In this particular study, the researchers analyzed the individuals responses to a​ questionnaire that is widely used in overweight and ​ obesity research called the Eating Inventory. ​
The Eating Inventory is a​ tool designed to evaluate three aspects of​ eating behaviors in an individual such as​ cognitive restraint, hunger, and ​ disinhibition. ​
For a​ more specified research, Niemeier and ​ her team only focused on the disinhibition aspect of​ the Eating Inventory. ​
Although, past studies have suggested that disinhibition as​ a​ whole is an accurate predictor of​ weight loss, the scale itself includes multiple factors that could separately forecast outcomes. ​
Niemeier said that the disinhibition scale will evaluate the impulse eating in response to emotional, cognitive, or​ social cues. ​
Their goal was to examine and ​ isolate the factors that make up the disinhibition scale, and ​ then determine if ​ these factors have a​ specific relationship with weight loss and ​ regain.

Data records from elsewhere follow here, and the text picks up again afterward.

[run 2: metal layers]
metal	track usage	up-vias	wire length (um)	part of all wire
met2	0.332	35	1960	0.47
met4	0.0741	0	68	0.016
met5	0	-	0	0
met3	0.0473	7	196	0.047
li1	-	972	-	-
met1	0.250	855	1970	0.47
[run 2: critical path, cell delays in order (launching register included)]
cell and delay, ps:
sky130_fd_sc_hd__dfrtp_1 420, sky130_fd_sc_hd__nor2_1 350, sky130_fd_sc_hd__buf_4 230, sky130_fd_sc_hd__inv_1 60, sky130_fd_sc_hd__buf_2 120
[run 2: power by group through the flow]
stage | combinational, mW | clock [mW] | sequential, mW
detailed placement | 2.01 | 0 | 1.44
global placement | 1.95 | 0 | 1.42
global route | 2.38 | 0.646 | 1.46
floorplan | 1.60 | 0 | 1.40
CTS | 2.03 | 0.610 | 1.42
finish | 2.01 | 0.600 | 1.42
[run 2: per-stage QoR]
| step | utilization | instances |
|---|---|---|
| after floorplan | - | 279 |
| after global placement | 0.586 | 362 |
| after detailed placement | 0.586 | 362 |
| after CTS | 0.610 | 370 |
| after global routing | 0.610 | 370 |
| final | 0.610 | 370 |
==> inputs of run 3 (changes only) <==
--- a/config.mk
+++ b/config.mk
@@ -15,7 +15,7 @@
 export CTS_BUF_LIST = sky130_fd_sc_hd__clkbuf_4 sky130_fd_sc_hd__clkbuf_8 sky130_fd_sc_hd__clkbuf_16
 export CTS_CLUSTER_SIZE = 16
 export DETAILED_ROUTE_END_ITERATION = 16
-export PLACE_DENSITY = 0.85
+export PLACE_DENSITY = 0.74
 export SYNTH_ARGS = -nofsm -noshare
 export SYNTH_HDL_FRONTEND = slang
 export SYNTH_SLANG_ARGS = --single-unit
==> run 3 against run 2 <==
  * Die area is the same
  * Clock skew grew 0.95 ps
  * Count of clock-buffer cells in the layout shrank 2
--- config.mk ---
export PLATFORM = sky130hd
export DESIGN_NAME = tlu_trig_scheduler
export DESIGN_NICKNAME = d
export VERILOG_FILES = /design/src/rtl/tlu_pkg.sv /design/src/rtl/tlu_sat_counter.sv /design/src/rtl/tlu_trig_scheduler.sv
export SDC_FILE = /design/constraint.sdc
export NUM_CORES = 1
export LEC_CHECK = 0
export ABC_AREA = 1
export ABC_CLOCK_PERIOD_IN_PS = 4600
export BUFFER_PORTS_ARGS = -buffer_cell sky130_fd_sc_hd__clkbuf_2
export CAP_MARGIN = 20
export CORE_MARGIN = 3
export CORE_UTILIZATION = 62
export CTS_CLUSTER_SIZE = 30
export DETAILED_ROUTE_END_ITERATION = 6
export GPL_ROUTABILITY_DRIVEN = 0
export PLACE_DENSITY = 0.87
export SYNTH_ARGS = -nofsm -noshare
export SYNTH_HDL_FRONTEND = slang
export SYNTH_SLANG_ARGS = --single-unit
--- constraint.sdc ---
create_clock -name SYS_CLK -period 4.6 [get_ports SYS_CLK]
set_input_delay 0 -clock SYS_CLK [delete_from_list [all_inputs] [get_ports SYS_CLK]]
set_output_delay 0 -clock SYS_CLK [all_outputs]
set_load 0.005 [all_outputs]
--- src/rtl/tlu_pkg.sv ---
// Shared types and constants for the TLU trigger scheduler.
package tlu_pkg;

    typedef enum logic [2:0] {
        ST_IDLE,
        ST_ARMED,
        ST_FIRE,
        ST_WAIT_READY,
        ST_DEAD
    } state_e;

    localparam int          READY_HOLD_CYC  = 2;
    localparam logic [7:0]  TIMEOUT_CNT_MAX = 8'hFF;

endpackage

--- src/rtl/tlu_sat_counter.sv ---
// Generic event counter with synchronous clear; either wraps or saturates at MAX_VAL.
module tlu_sat_counter #(
    parameter int               WIDTH    = 8,
    parameter bit               SATURATE = 1'b0,
    parameter logic [WIDTH-1:0] MAX_VAL  = '1
) (
    input  logic             clk,
    input  logic             rst_n,
    input  logic             clr,
    input  logic             inc,
    output logic [WIDTH-1:0] count
);

    logic [WIDTH-1:0] count_q;
    logic [WIDTH-1:0] count_d;

    always_comb begin
        count_d = count_q;
        if (clr) begin
            count_d = '0;
        end else if (inc && !(SATURATE && (count_q == MAX_VAL))) begin
            count_d = count_q + 1'b1;
        end
    end

    always_ff @(posedge clk or negedge rst_n) begin
        if (!rst_n) begin
            count_q <= '0;
        end else begin
            count_q <= count_d;
        end
    end

    assign count = count_q;

endmodule

--- src/rtl/tlu_trig_scheduler.sv ---
// Trigger scheduler: gates trigger requests against DUT readiness, FIFO space, run state,
// dead time and trigger budget, and issues registered one-cycle TRIG_GO/EVT_WRITE pulses.
module tlu_trig_scheduler
    import tlu_pkg::*;
#(
    parameter int N_DUT          = 6,
    parameter int TRIG_ID_WIDTH  = 32,
    parameter int SKIP_CNT_WIDTH = 32
) (
    input  logic                      SYS_CLK,
    input  logic                      SYS_RST_N,
    input  logic                      START,
    input  logic                      STOP,
    input  logic                      TRIG_REQ,
    input  logic [N_DUT-1:0]          CONF_EN_OUTPUT,
    input  logic [15:0]               CONF_DEAD_TIME,
    input  logic [15:0]               CONF_TIME_OUT,
    input  logic [TRIG_ID_WIDTH-1:0]  CONF_MAX_TRIGGERS,
    input  logic [N_DUT-1:0]          READY,
    input  logic                      EVT_FULL,
    output logic                      TRIG_GO,
    output logic                      EVT_WRITE,
    output logic [TRIG_ID_WIDTH-1:0]  TRIG_ID,
    output logic [SKIP_CNT_WIDTH-1:0] SKIP_CNT,
    output logic [7:0]                TIMEOUT_CNT,
    output logic                      ARMED,
    output logic                      DONE
);

    state_e                     state_q, state_d;
    logic [TRIG_ID_WIDTH-1:0]   issued_q, issued_d;
    logic [TRIG_ID_WIDTH-1:0]   trig_id_q, trig_id_d;
    logic [15:0]                wait_cnt_q, wait_cnt_d;
    logic [15:0]                dead_cnt_q, dead_cnt_d;
    logic                       done_q, done_d;
    logic                       trig_go_q, trig_go_d;
    logic                       armed_q, armed_d;

    logic all_rdy;
    logic start_only;
    logic req_live;
    logic accept;
    logic skip_inc;
    logic timeout_inc;
    logic budget_hit;
    logic ready_ok;
    logic wd_expired;
    logic finish;

    // Disabled channels count as ready, so an empty enable mask still issues triggers.
    assign all_rdy    = &(READY | ~CONF_EN_OUTPUT);
    assign start_only = START & ~STOP;
    assign req_live   = TRIG_REQ & ~START & ~STOP;
    assign accept     = (state_q == ST_ARMED) & req_live & all_rdy & ~EVT_FULL;
    assign skip_inc   = req_live & (state_q != ST_IDLE) & ~accept;
    assign budget_hit = (CONF_MAX_TRIGGERS != '0) && (issued_q == CONF_MAX_TRIGGERS);

    always_comb begin
        state_d     = state_q;
        issued_d    = issued_q;
        trig_id_d   = trig_id_q;
        wait_cnt_d  = wait_cnt_q;
        dead_cnt_d  = dead_cnt_q;
        done_d      = done_q;
        timeout_inc = 1'b0;
        finish      = 1'b0;
        ready_ok    = (wait_cnt_q >= 16'(READY_HOLD_CYC)) && all_rdy;
        wd_expired  = (CONF_TIME_OUT != 16'd0) && (wait_cnt_q == CONF_TIME_OUT - 16'd1);

        case (state_q)
            ST_ARMED: begin
                if (accept) begin
                    state_d   = ST_FIRE;
                    trig_id_d = issued_q;
                    issued_d  = issued_q + 1'b1;
                end
            end
            ST_FIRE: begin
                state_d    = ST_WAIT_READY;
                wait_cnt_d = '0;
            end
            ST_WAIT_READY: begin
                if (wait_cnt_q != 16'hFFFF) begin
                    wait_cnt_d = wait_cnt_q + 16'd1;
                end
                if (ready_ok || wd_expired) begin
                    timeout_inc = ~ready_ok & ~STOP;
                    if (CONF_DEAD_TIME == 16'd0) begin
                        finish = 1'b1;
                    end else begin
                        state_d    = ST_DEAD;
                        dead_cnt_d = '0;
                    end
                end
            end
            ST_DEAD: begin
                dead_cnt_d = dead_cnt_q + 16'd1;
                if ((CONF_DEAD_TIME == 16'd0) || (dead_cnt_q >= CONF_DEAD_TIME - 16'd1)) begin
                    finish = 1'b1;
                end
            end
            default: ;
        endcase

        if (finish) begin
            state_d = budget_hit ? ST_IDLE : ST_ARMED;
            if (budget_hit) begin
                done_d = 1'b1;
            end
        end

        // STOP has priority over START; only a lone START restarts the run.
        if (STOP) begin
            state_d = ST_IDLE;
        end else if (START) begin
            state_d   = ST_ARMED;
            issued_d  = '0;
            trig_id_d = '0;
            done_d    = 1'b0;
        end

        trig_go_d = (state_d == ST_FIRE);
        armed_d   = (state_d != ST_IDLE);
    end

    always_ff @(posedge SYS_CLK or negedge SYS_RST_N) begin
        if (!SYS_RST_N) begin
            state_q    <= ST_IDLE;
            issued_q   <= '0;
            trig_id_q  <= '0;
            wait_cnt_q <= '0;
            dead_cnt_q <= '0;
            done_q     <= 1'b0;
            trig_go_q  <= 1'b0;
            armed_q    <= 1'b0;
        end else begin
            state_q    <= state_d;
            issued_q   <= issued_d;
            trig_id_q  <= trig_id_d;
            wait_cnt_q <= wait_cnt_d;
            dead_cnt_q <= dead_cnt_d;
            done_q     <= done_d;
            trig_go_q  <= trig_go_d;
            armed_q    <= armed_d;
        end
    end

    tlu_sat_counter #(
        .WIDTH    (SKIP_CNT_WIDTH),
        .SATURATE (1'b0),
        .MAX_VAL  ({SKIP_CNT_WIDTH{1'b1}})
    ) u_skip_cnt (
        .clk   (SYS_CLK),
        .rst_n (SYS_RST_N),
        .clr   (start_only),
        .inc   (skip_inc),
        .count (SKIP_CNT)
    );

    tlu_sat_counter #(
        .WIDTH    (8),
        .SATURATE (1'b1),
        .MAX_VAL  (TIMEOUT_CNT_MAX)
    ) u_timeout_cnt (
        .clk   (SYS_CLK),
        .rst_n (SYS_RST_N),
        .clr   (start_only),
        .inc   (timeout_inc),
        .count (TIMEOUT_CNT)
    );

    assign TRIG_GO   = trig_go_q;
    assign EVT_WRITE = trig_go_q;
    assign TRIG_ID   = trig_id_q;
    assign ARMED     = armed_q;
    assign DONE      = done_q;

endmodule

==> metrics <==
CTS tree=done; Max Clk Rate=362 MHz; final global-route overflow total=0; Pre-Repair DR Iteration Count=6; Inserted Clock Buffers=17; setup slack of the worst register-to-register path=1950 ps; number of register bits inferred by synthesis=about 140; path depth of the worst reg2reg path=14; Tmin final=2760 ps; library cell used as clock root buffer=clkbuf_16; Area after DPL=10,300 um^2; residual DRC count=0; average instance area after synthesis=7.28 um^2; ys async rst share=1.00; H-Tree Level Count=4; top flip-flop cell by instance count after synthesis=dfrtp_1; number of core rows=44; sequential share of the synthesized area=0.379; number of synthesized flops with an enable pin=0; sum of met3 wire segment lengths after detailed routing=1.94 mm; worst flop-to-flop path startpoint=state_q[2]; number of nets produced by synthesis=approximately 1.4k; post-route clock skew=10.3 ps; Final Setup Violations=0; setup repair after global routing missed its margin=no; pwr dens=about 310 nW/um^2; Top Metal Used=met4; pins over their slew limit=0; Storage cell area=3550 um^2; endpoint class of the critical path=register; clock insertion delay at the later pin of the skew report=approximately 430 ps; synthesized area=9380 um^2; ant diodes=0; worst min-delay path class=primary input to register; top-level I/O count=158; fraction of final layout cells with drive strength greater than 1=0.153; placeable core region=approximately 15,000 um^2; maximum vdd drop=0.000247 V; # port buffers=157; remaining number of nets flagged by the antenna check after routing=0; total of fill cells in the finished design=1,122; Max Buffers Root-to-Sink=2; area taken by multi-input logic gates=roughly 5000 um^2; number of violations reported at the end of detailed-routing iteration 0=933; # resized after CTS=0; worst-path maximum fanout=4; number of nets in the finished design=1,550; Chip Height=129 um; share of the cycle needed by the critical path after routing=0.600; YS warnings=0; die outline area=around 17,000 um^2; final standard cell utilization of the core=0.748; pre-CTS WS=1510 ps; Setup TNS=0 ps; count of cell types in the netlist=47; placed instance count=1,605; pin count of the biggest net entering global routing=93; Slew headroom=0.436; Synth Instances=1,289; final cell count without fillers=1,639; per-cell routed wire length=between 15 and 20 um; Met1 Wirelength=10.9 mm; detailed route wirelength on metal2=12.2 mm; routed vias/inst=5.83; area growth from synthesis to layout=16.8%; buffer count from post-CTS setup fixing=0; overall via count from detail_route=9,562; data required time at the worst endpoint=4880 ps; Fin. Hold Viols=0; actual slew at the worst max-slew pin=between 800 and 900 ps; number of antenna violations at the first check in global routing=0; post-route cell area=11,000 um^2; Worst Path Class, Setup=primary input to register; Die W=roughly 130 um; Worst Path Arrival=roughly 3000 ps; static leakage power=5.35 nW; clock transition at the register clock pins on the worst setup and hold paths after CTS=60 ps; CTS Sinks=142; Reg-to-Reg End=u_skip_cnt.count[16]; Final Worst Setup Slack=1840 ps; number of max-cap violations=0; hold-fix buffers at CTS=3; sum of routed wire length over all layers=25.4 mm; Worst Setup Start Kind=primary input; HPWL Detailed=between 15 and 20 mm; crit path capture=ARMED; via count of the first global-routing pass=9,048; outcome=finished clean; first-pass GRT wire length=42.0 mm; overall routing resource usage=0.310; starting density of the core=0.640; worst setup path startpoint=CONF_DEAD_TIME[2]
File: config.mk
export PLATFORM = sky130hd
export DESIGN_NAME = gerador_pisca_leds
export DESIGN_NICKNAME = d
export VERILOG_FILES = /design/src/rtl/gerador_pisca_leds.sv
export SDC_FILE = /design/constraint.sdc
export NUM_CORES = 1
export LEC_CHECK = 0
export CORE_MARGIN = 4
export CORE_UTILIZATION = 50
export DETAILED_ROUTE_END_ITERATION = 8
export PLACE_DENSITY = 0.75
export SLEW_MARGIN = 10
export SYNTH_ARGS = -nofsm -noshare
export SYNTH_HDL_FRONTEND = slang
export SYNTH_SLANG_ARGS = --single-unit
File: constraint.sdc
create_clock -name clock -period 1.55 [get_ports clock]
set_input_delay 0.31 -clock clock [delete_from_list [all_inputs] [get_ports clock]]
set_output_delay 0.31 -clock clock [all_outputs]
set_load 0.005 [all_outputs]
File: src/rtl/gerador_pisca_leds.sv
// LED-blink responder for the control unit: times the on/off phases, counts
// blinks, drives the LED pattern from a latched mask and flags handshake misuse.
module gerador_pisca_leds #(
  parameter int T_ON       = 500,
  parameter int T_OFF      = 500,
  parameter int N_PISCADAS = 3,
  parameter int LED_W      = 4
) (
  input  logic             clock,
  input  logic             reset,
  input  logic             zeraPisca,
  input  logic             registraMascara,
  input  logic [LED_W-1:0] mascara,
  input  logic             contaLedsOn,
  input  logic             contaLedsOff,
  output logic             fimLedsOn,
  output logic             fimLedsOff,
  output logic             fimPiscaLeds,
  output logic [LED_W-1:0] leds,
  output logic [1:0]       db_fase,
  output logic             db_erro
);

  localparam int T_MAX = (T_ON > T_OFF) ? T_ON : T_OFF;
  localparam int CW    = $clog2(T_MAX + 1);
  localparam int PW    = $clog2(N_PISCADAS + 1);

  localparam logic [CW-1:0] ON_LAST  = CW'(T_ON - 1);
  localparam logic [CW-1:0] OFF_LAST = CW'(T_OFF - 1);
  localparam logic [PW-1:0] P_MAX    = PW'(N_PISCADAS);
  localparam logic [PW-1:0] P_LAST   = PW'(N_PISCADAS - 1);

  typedef enum logic [1:0] {
    ESPERA    = 2'b00,
    ACESO     = 2'b01,
    APAGADO   = 2'b10,
    CONCLUIDO = 2'b11
  } fase_t;

  fase_t            state_q, state_d;
  logic [CW-1:0]    cnt_on_q, cnt_on_d;
  logic [CW-1:0]    cnt_off_q, cnt_off_d;
  logic [PW-1:0]    cnt_p_q, cnt_p_d;
  logic [LED_W-1:0] mask_q, mask_d;
  logic [LED_W-1:0] leds_q, leds_d;
  logic             erro_q, erro_d;
  // Set once a sequence is started (zeraPisca or any on-cycle); keeps
  // fimPiscaLeds low straight out of reset even when N_PISCADAS=1.
  logic             armado_q, armado_d;

  logic so_on, so_off, violacao;

  // Handshake decode and combinational completion flags
  always_comb begin
    so_on        = contaLedsOn && !contaLedsOff;
    so_off       = contaLedsOff && !contaLedsOn;
    fimLedsOn    = !reset && so_on && (cnt_on_q == ON_LAST);
    fimLedsOff   = !reset && so_off && (cnt_off_q == OFF_LAST);
    fimPiscaLeds = !reset && (cnt_p_q >= P_LAST) && (armado_q || contaLedsOn);
    violacao     = (contaLedsOn && contaLedsOff)
                || (contaLedsOff && (state_q == ESPERA || state_q == CONCLUIDO))
                || (contaLedsOn && (state_q == APAGADO || state_q == CONCLUIDO));
  end

  // Next-state: counters, phase FSM, mask, error flag and LED drive
  always_comb begin
    state_d   = state_q;
    cnt_on_d  = cnt_on_q;
    cnt_off_d = cnt_off_q;
    cnt_p_d   = cnt_p_q;
    mask_d    = mask_q;
    erro_d    = erro_q;
    armado_d  = armado_q;
    leds_d    = (state_q == ACESO || state_q == CONCLUIDO) ? mask_q : '0;

    if (zeraPisca) begin
      state_d   = ESPERA;
      cnt_on_d  = '0;
      cnt_off_d = '0;
      cnt_p_d   = '0;
      erro_d    = 1'b0;
      armado_d  = 1'b1;
    end else begin
      if (contaLedsOn)
        armado_d = 1'b1;
      if (violacao)
        erro_d = 1'b1;

      if (so_on)
        cnt_on_d = fimLedsOn ? '0 : cnt_on_q + CW'(1);
      else if (!contaLedsOn)
        cnt_on_d = '0;

      if (so_off)
        cnt_off_d = fimLedsOff ? '0 : cnt_off_q + CW'(1);
      else if (!contaLedsOff)
        cnt_off_d = '0;

      if (fimLedsOn && cnt_p_q != P_MAX)
        cnt_p_d = cnt_p_q + PW'(1);

      // With T_ON=1 the phase can end on its very first cycle, while still in
      // ESPERA, so that state resolves the end of phase directly as well.
      unique case (state_q)
        ESPERA: begin
          if (contaLedsOn) begin
            if (fimLedsOn)
              state_d = fimPiscaLeds ? CONCLUIDO : APAGADO;
            else
              state_d = ACESO;
          end
        end
        ACESO: begin
          if (fimLedsOn)
            state_d = fimPiscaLeds ? CONCLUIDO : APAGADO;
        end
        APAGADO: begin
          if (fimLedsOff)
            state_d = ACESO;
        end
        CONCLUIDO: state_d = CONCLUIDO;
        default:   state_d = ESPERA;
      endcase
    end

    if (registraMascara)
      mask_d = mascara;
  end

  // State and registered outputs, asynchronous active-high reset
  always_ff @(posedge clock or posedge reset) begin
    if (reset) begin
      state_q   <= ESPERA;
      cnt_on_q  <= '0;
      cnt_off_q <= '0;
      cnt_p_q   <= '0;
      mask_q    <= '0;
      leds_q    <= '0;
      erro_q    <= 1'b0;
      armado_q  <= 1'b0;
    end else begin
      state_q   <= state_d;
      cnt_on_q  <= cnt_on_d;
      cnt_off_q <= cnt_off_d;
      cnt_p_q   <= cnt_p_d;
      mask_q    <= mask_d;
      leds_q    <= leds_d;
      erro_q    <= erro_d;
      armado_q  <= armado_d;
    end
  end

  assign leds    = leds_q;
  assign db_fase = state_q;
  assign db_erro = erro_q;

endmodule

==> key figures <==
Power and ir drop
  – VDD IR max: 670.9 uV
  – Leak: 1.200 nW
  – Power Density: 836.3 nW/um2
  – Tot Pwr: 0.002066 W

Synth
  – Share of the synthesized area in the top cell type: 46.34%
  – Mapped Area: 1728 um2
  – Syn_area_per_cell: 10.16 um2
  – Distinct cell type count after synthesis: 41
  – Gate Count Post-Synth: 170
  – Yosys reg bits: 32
  – Cell with the most instances after synthesis: dfrtp_1
  – Synth async-reset ratio: 100.0%
  – Yosys synthesis warning count: 0
  – Largest cells by area after synthesis: dfrtp_1, ha_1, xor2_1
  – Sequential share of the synthesized area: 46.34%
  – Area leader, netlist: dfrtp_1
  – Mapped Nets: 189
  – Post-synth EDFFs: 0
  – Synth Flop Type: dfrtp_1
  – Most frequent cells after synthesis: dfrtp_1, nor2_1, nand2_1

STA
  – Final min period: 1.700 ns
  – FMAX: 588.4 MHz
  – Final Cycle Share: 109.6%
  – Relative slew slack: 79.02%
  – Slew Viols, Final: 0
  – RSZ-0062 raised after global routing: true
  – Final setup viols: 6
  – Clk_skew: 0.007081 ns
  – Tightest Pin Transition: 0.3146 ns
  – Final Worst Setup Slack: -0.1495 ns
  – Final-report hold violation count: 0

CTS
  – CTS Hold Buffers Added: 0
  – Clk buf depth: 2
  – Clock-pin slew on the worst setup and hold paths: 0.09 ns
  – Clk sinks: 32
  – TritonCTS clock tree: built
  – Worst-Skew Late Latency: 0.33 ns
  – H-tree depth: 2
  – CTS buffer count: 5
  – Root Driver: clkbuf_4

Die
  – Die Span Y: 66.79 um
  – Die Footprint: 4460 um2
  – IO Pins: 20
  – Core area: 3337 um2
  – Die width: 66.79 um
  – Row Count: 21
  – Starting Density: 51.78%

GRT
  – Met2 GRT Util: 37.00%
  – Total grt overflow: 0
  – Grt met3 use: 4.216%
  – Number of global-route vias before repair: 1,576
  – Total track usage: 21.58%
  – Layer with the highest usage: met2
  – Routing usage on met1: 25.24%
  – Global-route wire length before repair: 7.079 mm
  – Largest net degree at the start of global routing: 17
  – Initial antenna violation count: 0

Drt
  – DRT antenna net count: 0
  – WL/cell: 14.37 um
  – DR vias/cell: 5.211
  – Drt first pass iters: 5
  – Initial drt markers: 65
  – Final wirelength: 4.152 mm
  – DRC viols: 0
  – Vias: 1,506

Status
  – Failing checks: setup timing
  – Status: complete, but fails checks

Placed design
  – Port bufs: 19
  – Post-Place Cells: 273
  – Setup WS pre-CTS: -0.6371 ns
  – HPWL Detailed: 3.151 mm
  – GPL Wtd Cong: 0.8810

Critical path
  – CP Max Fanout: 2
  – R2R depth: 7
  – Worst setup SP type: flop
  – R2r setup slk: -0.13 ns
  – Crit end category: primary output
  – Cells along the critical path: ha_2 > and4bb_2 > nand3_2 > inv_2 > buf_6
  – Slowest-stage cell, CP: dfrtp_1
  – R2r endpoint: db_fase[1]$_DFFE_PP0P_
  – Slowest stage delay, CP: 0.37 ns
  – WS Path Type: reg -> out
  – CP required: 1.24 ns
  – R2R Path Start: cnt_on_q[1]$_DFFE_PP0P_
  – CP arrival: 1.39 ns

Cells and area
  – Fill cells: 246
  – Final Net Count: 261
  – Final antenna diode count: 0
  – Area Overhead vs Synth: 43.01%
  – Post-route insts no fill: 289
  – Share of cells above drive strength 1: 34.98%

Worst hold path
  – Worst min-delay path category: in -> async

Run
  – Number of max-cap violations: 0
flip-flops by register name, summed over array words and instances, names as in the netlist:
name and flops:
cnt_on_q 9, cnt_off_q 9, db_erro 1, mask_q 4, armado_q 1, cnt_p_q 2, db_fase 2, leds 4
report_power, final:
part           total (W)  internal, W  switching (W)
clock           0.000483     0.000223       0.000260
combinational   0.000639     0.000327       0.000312
sequential      0.000944     0.000908      0.0000367
metrics by stage:
stage	util, %	setup TNS, ns	instance area (um2)	hold WS, ns
3_5_place_dp	68.28	-8.700	2278	0.4778
5_1_grt	74.05	-1.268	2471	0.4432
2_1_floorplan	-	0	1728	0.4262
3_3_place_gp	68.28	-7.714	2278	0.4777
4_1_cts	71.50	-0.8618	2386	0.4433
6_report	74.05	-0.6228	2471	0.4390
cell usage in the layout, fill, tap and decap left out, types with 2 or more instances in the layout:
master           Yosys  routed
inv_1               12       9
a311oi_2             1       2
dlygate4sd2_1        0       4
inv_2                0       3
clkbuf_4             0       5
nor2_1              23      22
nand3_1              6       6
o21ai_0              4       3
buf_6                0       4
and2_1               4       4
nand2_1             13      12
nand4_1              6       6
nor2b_1              4       4
nor3_1               4       3
ha_2                 0       2
xor2_1              12      11
mux2i_1              4       4
ha_1                 9       6
clkbuf_1             0       2
a21oi_1              3       3
a31oi_1              2       2
mux2_2               4       4
clkdlybuf4s50_1      0      11
buf_4                2      47
dfrtp_1             32      32
or3_1                2       2
metal layers:
layer  share of wire, %  up-vias
met5                  0        -
met4                2.2        0
met3                3.9       10
met2                 53       29
met1                 41      739
li1                   -      728
critical path, delay by kind of cell (launching register included):
kind,cells,cell delay [ns]
buf+inv,2,0.15
simple gates,2,0.35
flops,1,0.37
fa+ha+maj,1,0.18
worst max path at each step:
stage | start | end | cells past startpoint
2_1_floorplan | cnt_on_q[0]$_DFFE_PP0P_ | db_fase[0]$_DFFE_PP0P_ | 5
3_3_place_gp | contaLedsOn | fimLedsOff | 6
3_5_place_dp | contaLedsOn | fimLedsOff | 6
4_1_cts | cnt_off_q[0]$_DFFE_PP0P_ | fimLedsOff | 5
5_1_grt | cnt_on_q[1]$_DFFE_PP0P_ | fimLedsOn | 5
6_report | cnt_on_q[1]$_DFFE_PP0P_ | fimLedsOn | 5
logic make-up after synthesis:
logic type / synth area share [%]
buf+inv: 4.055
simple gates: 25.06
mux: 4.924
flops: 46.34
xor+xnor: 6.589
compound gates: 6.517
fa+ha+maj: 6.517
final cells by class:
cell class / instances / area (um2) / share of cell area (%)
Tap cell: 46 / 57.56 / 2.329
Timing Repair Buffer: 69 / 580.6 / 23.49
Clock buffer: 8 / 58.81 / 2.380
Sequential cell: 32 / 800.8 / 32.41
Inverter: 12 / 45.04 / 1.823
Multi-Input combinational cell: 122 / 928.4 / 37.57
timing repair:
action	in CTS	in global routing
resized for setup	29	12
setup buffers	4	5
endpoints found under the setup margin	9	13
gates cloned	0	0
pin swaps	10	8
Note: power is estimated with default switching activity, not from simulation.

Those included in the study are divided into two groups. ​
The first group was composed of​ 286 overweight men and ​ women who are currently participating in a​ behavioral weight loss program. ​
The second group on the other hand included 3,345 members of​ the National Weight Control Registry NWCR, an ongoing study of​ adults who have lost at ​ least thirty pounds and ​ kept it​ off for at ​ least one year. ​
According to the study, by examining these two different groups, they were able to evaluate the effect of​ disinhibition on individuals attempting to lose weight, as​ well as​ on those who are trying to maintain weight loss. ​
Upon further examination, the researchers found that the components within the disinhibition scale was to be grouped in two distinct areas external and ​ internal disinhibition. ​
External disinhibition describes experiences that are external to the individual, while internal refers to eating in response to thoughts and ​ feelings, which includes emotional eating. ​
Results showed that in both groups, internal disinhibition was a​ significant predictor of​ weight over time. ​
For those people enrolled in weight loss programs, the higher level of​ internal disinhibition, the less weight is lost over time. ​

Their research has suggested that attention should be given to eating that is triggered by thoughts and ​ feelings, since they clearly play a​ significant role in weight loss. ​
Internal disinhibition, however, predicted weight change over time above and ​ beyond other psychological issues including depression, binge eating, and ​ perceived stress. ​
By further modification of​ treatments in order to address these triggers for unhealthy eating and ​ at ​ the same time help the patients learn alternative strategies could improve their ability to maintain weight loss behaviors, even in the face of​ affective and ​ cognitive difficulties.